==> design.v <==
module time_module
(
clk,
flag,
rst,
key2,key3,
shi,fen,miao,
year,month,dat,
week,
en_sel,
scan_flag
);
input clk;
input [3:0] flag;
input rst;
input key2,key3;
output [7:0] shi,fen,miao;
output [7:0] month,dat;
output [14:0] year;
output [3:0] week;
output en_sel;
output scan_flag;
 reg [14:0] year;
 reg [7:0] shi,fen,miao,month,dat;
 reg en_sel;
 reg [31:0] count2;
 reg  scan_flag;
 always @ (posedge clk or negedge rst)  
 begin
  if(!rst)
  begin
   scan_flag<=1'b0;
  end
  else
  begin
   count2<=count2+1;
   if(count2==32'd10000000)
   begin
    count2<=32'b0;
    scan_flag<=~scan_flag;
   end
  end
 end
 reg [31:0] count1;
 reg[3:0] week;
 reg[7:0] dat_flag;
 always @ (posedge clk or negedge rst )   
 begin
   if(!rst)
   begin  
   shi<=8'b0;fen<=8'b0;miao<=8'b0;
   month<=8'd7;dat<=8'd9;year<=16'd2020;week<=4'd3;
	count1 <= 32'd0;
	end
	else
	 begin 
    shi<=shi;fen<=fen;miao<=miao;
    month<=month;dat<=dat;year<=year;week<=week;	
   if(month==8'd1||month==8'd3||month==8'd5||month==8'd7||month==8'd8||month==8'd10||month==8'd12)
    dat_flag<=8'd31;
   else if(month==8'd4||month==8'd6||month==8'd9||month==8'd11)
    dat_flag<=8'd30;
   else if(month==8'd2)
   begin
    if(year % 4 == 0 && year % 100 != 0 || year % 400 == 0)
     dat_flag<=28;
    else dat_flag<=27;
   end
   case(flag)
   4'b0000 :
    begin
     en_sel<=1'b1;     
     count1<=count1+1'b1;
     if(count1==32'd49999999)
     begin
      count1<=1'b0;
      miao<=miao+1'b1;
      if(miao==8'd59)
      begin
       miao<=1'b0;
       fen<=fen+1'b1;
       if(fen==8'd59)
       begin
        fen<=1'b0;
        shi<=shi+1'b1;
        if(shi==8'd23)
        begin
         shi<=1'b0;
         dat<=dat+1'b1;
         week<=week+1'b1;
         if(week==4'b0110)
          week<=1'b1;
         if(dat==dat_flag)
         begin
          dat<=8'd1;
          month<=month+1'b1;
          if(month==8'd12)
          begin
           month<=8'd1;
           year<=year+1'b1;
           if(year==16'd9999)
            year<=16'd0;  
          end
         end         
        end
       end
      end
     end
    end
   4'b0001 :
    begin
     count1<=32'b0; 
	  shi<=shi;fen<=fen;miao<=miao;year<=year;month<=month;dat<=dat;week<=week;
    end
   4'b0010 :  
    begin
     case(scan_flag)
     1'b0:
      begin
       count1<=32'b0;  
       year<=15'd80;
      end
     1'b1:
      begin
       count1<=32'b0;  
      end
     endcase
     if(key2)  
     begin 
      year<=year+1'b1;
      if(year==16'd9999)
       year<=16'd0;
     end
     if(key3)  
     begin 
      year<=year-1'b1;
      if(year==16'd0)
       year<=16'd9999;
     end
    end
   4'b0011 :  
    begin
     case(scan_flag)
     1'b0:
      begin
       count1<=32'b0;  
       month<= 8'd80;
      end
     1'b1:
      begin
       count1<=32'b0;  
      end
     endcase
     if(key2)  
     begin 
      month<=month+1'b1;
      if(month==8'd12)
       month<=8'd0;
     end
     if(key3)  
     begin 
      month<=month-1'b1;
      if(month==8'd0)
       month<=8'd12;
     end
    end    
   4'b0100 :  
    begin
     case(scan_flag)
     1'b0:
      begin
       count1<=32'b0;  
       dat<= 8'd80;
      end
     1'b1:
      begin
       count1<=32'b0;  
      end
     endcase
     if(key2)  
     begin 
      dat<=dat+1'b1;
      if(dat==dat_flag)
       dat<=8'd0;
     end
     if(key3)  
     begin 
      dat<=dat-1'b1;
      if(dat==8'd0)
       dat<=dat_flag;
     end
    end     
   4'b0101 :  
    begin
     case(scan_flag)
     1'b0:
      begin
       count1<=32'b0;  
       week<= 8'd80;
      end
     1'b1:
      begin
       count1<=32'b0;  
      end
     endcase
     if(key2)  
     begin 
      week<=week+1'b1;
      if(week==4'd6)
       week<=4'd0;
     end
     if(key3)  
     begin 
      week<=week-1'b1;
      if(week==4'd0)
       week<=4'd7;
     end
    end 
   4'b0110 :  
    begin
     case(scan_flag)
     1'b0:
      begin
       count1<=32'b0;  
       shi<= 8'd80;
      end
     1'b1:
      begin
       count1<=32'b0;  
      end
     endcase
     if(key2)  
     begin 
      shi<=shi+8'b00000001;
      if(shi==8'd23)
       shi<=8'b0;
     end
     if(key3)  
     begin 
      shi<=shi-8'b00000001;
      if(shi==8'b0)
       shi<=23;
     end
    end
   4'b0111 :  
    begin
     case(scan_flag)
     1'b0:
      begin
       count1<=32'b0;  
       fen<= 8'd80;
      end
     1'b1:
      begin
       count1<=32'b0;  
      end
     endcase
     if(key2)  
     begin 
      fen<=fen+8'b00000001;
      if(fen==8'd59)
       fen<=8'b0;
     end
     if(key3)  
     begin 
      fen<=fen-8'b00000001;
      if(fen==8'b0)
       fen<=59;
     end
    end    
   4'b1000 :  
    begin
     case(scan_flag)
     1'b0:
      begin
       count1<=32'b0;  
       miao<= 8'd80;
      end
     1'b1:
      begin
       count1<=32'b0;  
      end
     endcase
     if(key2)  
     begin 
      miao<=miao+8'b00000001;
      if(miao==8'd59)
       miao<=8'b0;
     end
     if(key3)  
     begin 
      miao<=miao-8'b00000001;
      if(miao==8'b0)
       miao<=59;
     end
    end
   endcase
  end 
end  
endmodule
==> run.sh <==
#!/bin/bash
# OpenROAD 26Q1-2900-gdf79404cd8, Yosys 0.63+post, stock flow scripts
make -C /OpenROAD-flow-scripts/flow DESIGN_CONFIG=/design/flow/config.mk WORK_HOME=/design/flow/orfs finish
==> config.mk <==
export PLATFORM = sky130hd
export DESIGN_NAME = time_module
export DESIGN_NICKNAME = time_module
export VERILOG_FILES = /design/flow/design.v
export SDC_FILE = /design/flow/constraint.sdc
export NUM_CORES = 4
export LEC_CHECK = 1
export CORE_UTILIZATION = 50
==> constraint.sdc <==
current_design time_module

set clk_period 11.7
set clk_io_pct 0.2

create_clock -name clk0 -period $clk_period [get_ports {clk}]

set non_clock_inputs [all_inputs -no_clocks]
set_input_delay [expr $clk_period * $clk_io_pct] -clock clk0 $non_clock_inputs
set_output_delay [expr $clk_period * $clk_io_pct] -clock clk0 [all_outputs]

## Activity
Give the listing again in full, and make every line match exactly.

## Reply
==> design.v <==
module time_module
(
clk,
flag,
rst,
key2,key3,
shi,fen,miao,
year,month,dat,
week,
en_sel,
scan_flag
);
input clk;
input [3:0] flag;
input rst;
input key2,key3;
output [7:0] shi,fen,miao;
output [7:0] month,dat;
output [14:0] year;
output [3:0] week;
output en_sel;
output scan_flag;
 reg [14:0] year;
 reg [7:0] shi,fen,miao,month,dat;
 reg en_sel;
 reg [31:0] count2;
 reg  scan_flag;
 always @ (posedge clk or negedge rst)  
 begin
  if(!rst)
  begin
   scan_flag<=1'b0;
  end
  else
  begin
   count2<=count2+1;
   if(count2==32'd10000000)
   begin
    count2<=32'b0;
    scan_flag<=~scan_flag;
   end
  end
 end
 reg [31:0] count1;
 reg[3:0] week;
 reg[7:0] dat_flag;
 always @ (posedge clk or negedge rst )   
 begin
   if(!rst)
   begin  
   shi<=8'b0;fen<=8'b0;miao<=8'b0;
   month<=8'd7;dat<=8'd9;year<=16'd2020;week<=4'd3;
	count1 <= 32'd0;
	end
	else
	 begin 
    shi<=shi;fen<=fen;miao<=miao;
    month<=month;dat<=dat;year<=year;week<=week;	
   if(month==8'd1||month==8'd3||month==8'd5||month==8'd7||month==8'd8||month==8'd10||month==8'd12)
    dat_flag<=8'd31;
   else if(month==8'd4||month==8'd6||month==8'd9||month==8'd11)
    dat_flag<=8'd30;
   else if(month==8'd2)
   begin
    if(year % 4 == 0 && year % 100 != 0 || year % 400 == 0)
     dat_flag<=28;
    else dat_flag<=27;
   end
   case(flag)
   4'b0000 :
    begin
     en_sel<=1'b1;     
     count1<=count1+1'b1;
     if(count1==32'd49999999)
     begin
      count1<=1'b0;
      miao<=miao+1'b1;
      if(miao==8'd59)
      begin
       miao<=1'b0;
       fen<=fen+1'b1;
       if(fen==8'd59)
       begin
        fen<=1'b0;
        shi<=shi+1'b1;
        if(shi==8'd23)
        begin
         shi<=1'b0;
         dat<=dat+1'b1;
         week<=week+1'b1;
         if(week==4'b0110)
          week<=1'b1;
         if(dat==dat_flag)
         begin
          dat<=8'd1;
          month<=month+1'b1;
          if(month==8'd12)
          begin
           month<=8'd1;
           year<=year+1'b1;
           if(year==16'd9999)
            year<=16'd0;  
          end
         end         
        end
       end
      end
     end
    end
   4'b0001 :
    begin
     count1<=32'b0; 
	  shi<=shi;fen<=fen;miao<=miao;year<=year;month<=month;dat<=dat;week<=week;
    end
   4'b0010 :  
    begin
     case(scan_flag)
     1'b0:
      begin
       count1<=32'b0;  
       year<=15'd80;
      end
     1'b1:
      begin
       count1<=32'b0;  
      end
     endcase
     if(key2)  
     begin 
      year<=year+1'b1;
      if(year==16'd9999)
       year<=16'd0;
     end
     if(key3)  
     begin 
      year<=year-1'b1;
      if(year==16'd0)
       year<=16'd9999;
     end
    end
   4'b0011 :  
    begin
     case(scan_flag)
     1'b0:
      begin
       count1<=32'b0;  
       month<= 8'd80;
      end
     1'b1:
      begin
       count1<=32'b0;  
      end
     endcase
     if(key2)  
     begin 
      month<=month+1'b1;
      if(month==8'd12)
       month<=8'd0;
     end
     if(key3)  
     begin 
      month<=month-1'b1;
      if(month==8'd0)
       month<=8'd12;
     end
    end    
   4'b0100 :  
    begin
     case(scan_flag)
     1'b0:
      begin
       count1<=32'b0;  
       dat<= 8'd80;
      end
     1'b1:
      begin
       count1<=32'b0;  
      end
     endcase
     if(key2)  
     begin 
      dat<=dat+1'b1;
      if(dat==dat_flag)
       dat<=8'd0;
     end
     if(key3)  
     begin 
      dat<=dat-1'b1;
      if(dat==8'd0)
       dat<=dat_flag;
     end
    end     
   4'b0101 :  
    begin
     case(scan_flag)
     1'b0:
      begin
       count1<=32'b0;  
       week<= 8'd80;
      end
     1'b1:
      begin
       count1<=32'b0;  
      end
     endcase
     if(key2)  
     begin 
      week<=week+1'b1;
      if(week==4'd6)
       week<=4'd0;
     end
     if(key3)  
     begin 
      week<=week-1'b1;
      if(week==4'd0)
       week<=4'd7;
     end
    end 
   4'b0110 :  
    begin
     case(scan_flag)
     1'b0:
      begin
       count1<=32'b0;  
       shi<= 8'd80;
      end
     1'b1:
      begin
       count1<=32'b0;  
      end
     endcase
     if(key2)  
     begin 
      shi<=shi+8'b00000001;
      if(shi==8'd23)
       shi<=8'b0;
     end
     if(key3)  
     begin 
      shi<=shi-8'b00000001;
      if(shi==8'b0)
       shi<=23;
     end
    end
   4'b0111 :  
    begin
     case(scan_flag)
     1'b0:
      begin
       count1<=32'b0;  
       fen<= 8'd80;
      end
     1'b1:
      begin
       count1<=32'b0;  
      end
     endcase
     if(key2)  
     begin 
      fen<=fen+8'b00000001;
      if(fen==8'd59)
       fen<=8'b0;
     end
     if(key3)  
     begin 
      fen<=fen-8'b00000001;
      if(fen==8'b0)
       fen<=59;
     end
    end    
   4'b1000 :  
    begin
     case(scan_flag)
     1'b0:
      begin
       count1<=32'b0;  
       miao<= 8'd80;
      end
     1'b1:
      begin
       count1<=32'b0;  
      end
     endcase
     if(key2)  
     begin 
      miao<=miao+8'b00000001;
      if(miao==8'd59)
       miao<=8'b0;
     end
     if(key3)  
     begin 
      miao<=miao-8'b00000001;
      if(miao==8'b0)
       miao<=59;
     end
    end
   endcase
  end 
end  
endmodule
==> run.sh <==
#!/bin/bash
# OpenROAD 26Q1-2900-gdf79404cd8, Yosys 0.63+post, stock flow scripts
make -C /OpenROAD-flow-scripts/flow DESIGN_CONFIG=/design/flow/config.mk WORK_HOME=/design/flow/orfs finish
==> config.mk <==
export PLATFORM = sky130hd
export DESIGN_NAME = time_module
export DESIGN_NICKNAME = time_module
export VERILOG_FILES = /design/flow/design.v
export SDC_FILE = /design/flow/constraint.sdc
export NUM_CORES = 4
export LEC_CHECK = 1
export CORE_UTILIZATION = 50
==> constraint.sdc <==
current_design time_module

set clk_period 11.7
set clk_io_pct 0.2

create_clock -name clk0 -period $clk_period [get_ports {clk}]

set non_clock_inputs [all_inputs -no_clocks]
set_input_delay [expr $clk_period * $clk_io_pct] -clock clk0 $non_clock_inputs
set_output_delay [expr $clk_period * $clk_io_pct] -clock clk0 [all_outputs]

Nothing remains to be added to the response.